Posted by on Sep 13, 2017 in Legal News |

While the suit-clad, briefcase-toting, fast-talking infant from Boss Baby doesn’t need anybody’s help, your baby certainly does! September is National Baby Safety Month, bringing with it helpful reminders on childcare, parenthood dos and don’ts, and other important safety information that will help keep your kids healthy and happy.

When you think of baby safety, you probably picture cutting up food into tiny pieces and covering your house with (nearly adult-proof) baby gates and locks. However, there is an aspect of infant protection that you may have overlooked: estate planning. Estate planning gives your child the financial security needed to keep him or her safe in the long run.

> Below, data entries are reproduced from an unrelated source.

$ cat src/rtl/axis_rr_arbiter.sv
// Packet-granular round-robin AXI-Stream arbiter: locks onto one source for
// a whole packet and forwards it to the master port with zero latency.
module axis_rr_arbiter
    import axis_pkg::*;
#(
    parameter  int N_SRC  = 4,
    parameter  int DATA_W = AXIS_DATA_W,
    parameter  int ID_W   = AXIS_ID_W,
    localparam int KEEP_W = DATA_W / 8,
    localparam int IDX_W  = $clog2(N_SRC)
) (
    input  logic                    ACLK,
    input  logic                    ARESET,
    input  logic [N_SRC-1:0]        S_TVALID,
    output logic [N_SRC-1:0]        S_TREADY,
    input  logic [N_SRC*DATA_W-1:0] S_TDATA,
    input  logic [N_SRC*KEEP_W-1:0] S_TKEEP,
    input  logic [N_SRC*KEEP_W-1:0] S_TSTRB,
    input  logic [N_SRC*ID_W-1:0]   S_TID,
    input  logic [N_SRC-1:0]        S_TLAST,
    output logic                    M_TVALID,
    input  logic                    M_TREADY,
    output logic                    M_TLAST,
    output logic [DATA_W-1:0]       M_TDATA,
    output logic [KEEP_W-1:0]       M_TKEEP,
    output logic [KEEP_W-1:0]       M_TSTRB,
    output logic [ID_W-1:0]         M_TID,
    output logic [IDX_W-1:0]        M_TDEST,
    output logic [N_SRC-1:0]        grant,
    output logic [15:0]             pkt_count
);

    arb_state_t         state_reg, state_next;
    logic [N_SRC-1:0]   grant_reg, grant_next;
    logic [IDX_W-1:0]   gidx_reg, gidx_next;
    logic [IDX_W-1:0]   last_reg, last_next;
    logic [15:0]        pkt_count_reg, pkt_count_next;
    logic               rst_hold_reg;

    logic [N_SRC-1:0]   pick;
    logic               pick_valid;
    logic [MAX_SRC-1:0] pick_wide;

    logic [DATA_W-1:0]  src_data [N_SRC];
    logic [KEEP_W-1:0]  src_keep [N_SRC];
    logic [KEEP_W-1:0]  src_strb [N_SRC];
    logic [ID_W-1:0]    src_id   [N_SRC];

    logic               lock;
    logic               sel_valid;
    logic               sel_last;
    logic               xfer;

    genvar gi;
    generate
        for (gi = 0; gi < N_SRC; gi++) begin : g_unpack
            assign src_data[gi] = S_TDATA[gi*DATA_W +: DATA_W];
            assign src_keep[gi] = S_TKEEP[gi*KEEP_W +: KEEP_W];
            assign src_strb[gi] = S_TSTRB[gi*KEEP_W +: KEEP_W];
            assign src_id[gi]   = S_TID[gi*ID_W +: ID_W];
        end
    endgenerate

    rr_pick #(
        .N     (N_SRC),
        .IDX_W (IDX_W)
    ) u_pick (
        .req   (S_TVALID),
        .last  (last_reg),
        .pick  (pick),
        .valid (pick_valid)
    );

    always_comb begin
        pick_wide              = '0;
        pick_wide[N_SRC-1:0]   = pick;
    end

    assign lock      = (state_reg == ST_LOCK);
    assign sel_valid = S_TVALID[gidx_reg];
    assign sel_last  = S_TLAST[gidx_reg];
    assign xfer      = lock && sel_valid && M_TREADY;

    always_comb begin
        state_next     = state_reg;
        grant_next     = grant_reg;
        gidx_next      = gidx_reg;
        last_next      = last_reg;
        pkt_count_next = pkt_count_reg;
        case (state_reg)
            ST_IDLE: begin
                // The first cycle out of reset never arbitrates.
                if (pick_valid && !rst_hold_reg) begin
                    state_next = ST_LOCK;
                    grant_next = pick;
                    gidx_next  = IDX_W'(onehot_to_idx(pick_wide));
                end
            end
            ST_LOCK: begin
                if (xfer && sel_last) begin
                    state_next     = ST_IDLE;
                    grant_next     = '0;
                    last_next      = gidx_reg;
                    pkt_count_next = pkt_count_reg + 16'd1;
                end
            end
            default: begin
                state_next = ST_IDLE;
                grant_next = '0;
            end
        endcase
    end

    always_ff @(posedge ACLK) begin
        if (ARESET) begin
            state_reg     <= ST_IDLE;
            grant_reg     <= '0;
            gidx_reg      <= '0;
            last_reg      <= IDX_W'(N_SRC - 1);
            pkt_count_reg <= '0;
            rst_hold_reg  <= 1'b1;
        end else begin
            state_reg     <= state_next;
            grant_reg     <= grant_next;
            gidx_reg      <= gidx_next;
            last_reg      <= last_next;
            pkt_count_reg <= pkt_count_next;
            rst_hold_reg  <= 1'b0;
        end
    end

    always_comb begin
        S_TREADY = '0;
        if (lock) begin
            S_TREADY[gidx_reg] = M_TREADY;
        end
    end

    assign M_TVALID  = lock && sel_valid;
    assign M_TLAST   = lock ? sel_last : 1'b0;
    assign M_TDATA   = lock ? src_data[gidx_reg] : '0;
    assign M_TKEEP   = lock ? src_keep[gidx_reg] : '0;
    assign M_TSTRB   = lock ? src_strb[gidx_reg] : '0;
    assign M_TID     = lock ? src_id[gidx_reg] : '0;
    assign M_TDEST   = lock ? gidx_reg : '0;
    assign grant     = grant_reg;
    assign pkt_count = pkt_count_reg;

endmodule

$ cat config.mk
export PLATFORM = sky130hd
export DESIGN_NAME = axis_rr_arbiter
export DESIGN_NICKNAME = d
export VERILOG_FILES = /design/src/rtl/axis_pkg.sv /design/src/rtl/rr_pick.sv /design/src/rtl/axis_rr_arbiter.sv
export SDC_FILE = /design/constraint.sdc
export NUM_CORES = 1
export LEC_CHECK = 0
export CAP_MARGIN = 10
export CORE_UTILIZATION = 35
export DETAILED_ROUTE_END_ITERATION = 12
export GPL_TIMING_DRIVEN = 0
export MAX_ROUTING_LAYER = met4
export PLACE_DENSITY = 0.78
export SYNTH_ARGS = -nofsm -noshare
export SYNTH_HDL_FRONTEND = slang
export SYNTH_HIERARCHICAL = 1
export SYNTH_SLANG_ARGS = --single-unit
$ cat constraint.sdc
create_clock -name ACLK -period 3.15 [get_ports ACLK]
set_input_delay 0.63 -clock ACLK [delete_from_list [all_inputs] [get_ports ACLK]]
set_output_delay 0.63 -clock ACLK [all_outputs]
set_load 0.03 [all_outputs]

Estate Planning and Your Baby

There are multiple ways in which you can use your estate plan to protect your children. Here are some of them:

  • A Durable Power of Attorney

If you are incapacitated, a durable power of attorney will act on your behalf, whether these actions include paying bills, managing your business, or taking care of your children. Selecting a durable power of attorney and placing, in writing, your expectations of him or her will allow you peace of mind that, if something were to happen, your POA would make important, responsible decisions regarding those most precious to you: your baby.

  • Funeral Arrangements

Certainly, no one wants to think about their own death. It’s a rather morbid topic, even though Halloween is just around the corner. Spelling out your funeral process beforehand gives your relatives and friends time to manage your funeral without having to go through the anxiety of funeral arrangements in addition to the grieving process.

  • Executors

Choosing a responsible executor of your will ensures that your children are being taken care of by someone who will get things done and put your kids where they need to go in the event of a crisis. Estate planning gives you the ability to select your will’s executor. Choose someone who will advocate for your children’s safety through the will execution process, making sure your kids get whatever they need.

  • Beneficiaries

As you may have guessed, a major way that a will protects your babies is through your ability to name them as the beneficiary of your estate if something happens. You can name your child a beneficiary for different types of assets, and the money management will be handled by someone that can act on behalf of the minors. This way, you will make sure that your kids are settled financially in case anything happens.

If only babies were as competent and corporate-savvy as Boss Baby! But alas, they are not, and, thus, you have to take steps to protect those who are vulnerable and need it most. This National Baby Safety Month, start estate planning to keep your kids secure and protected if something were to happen.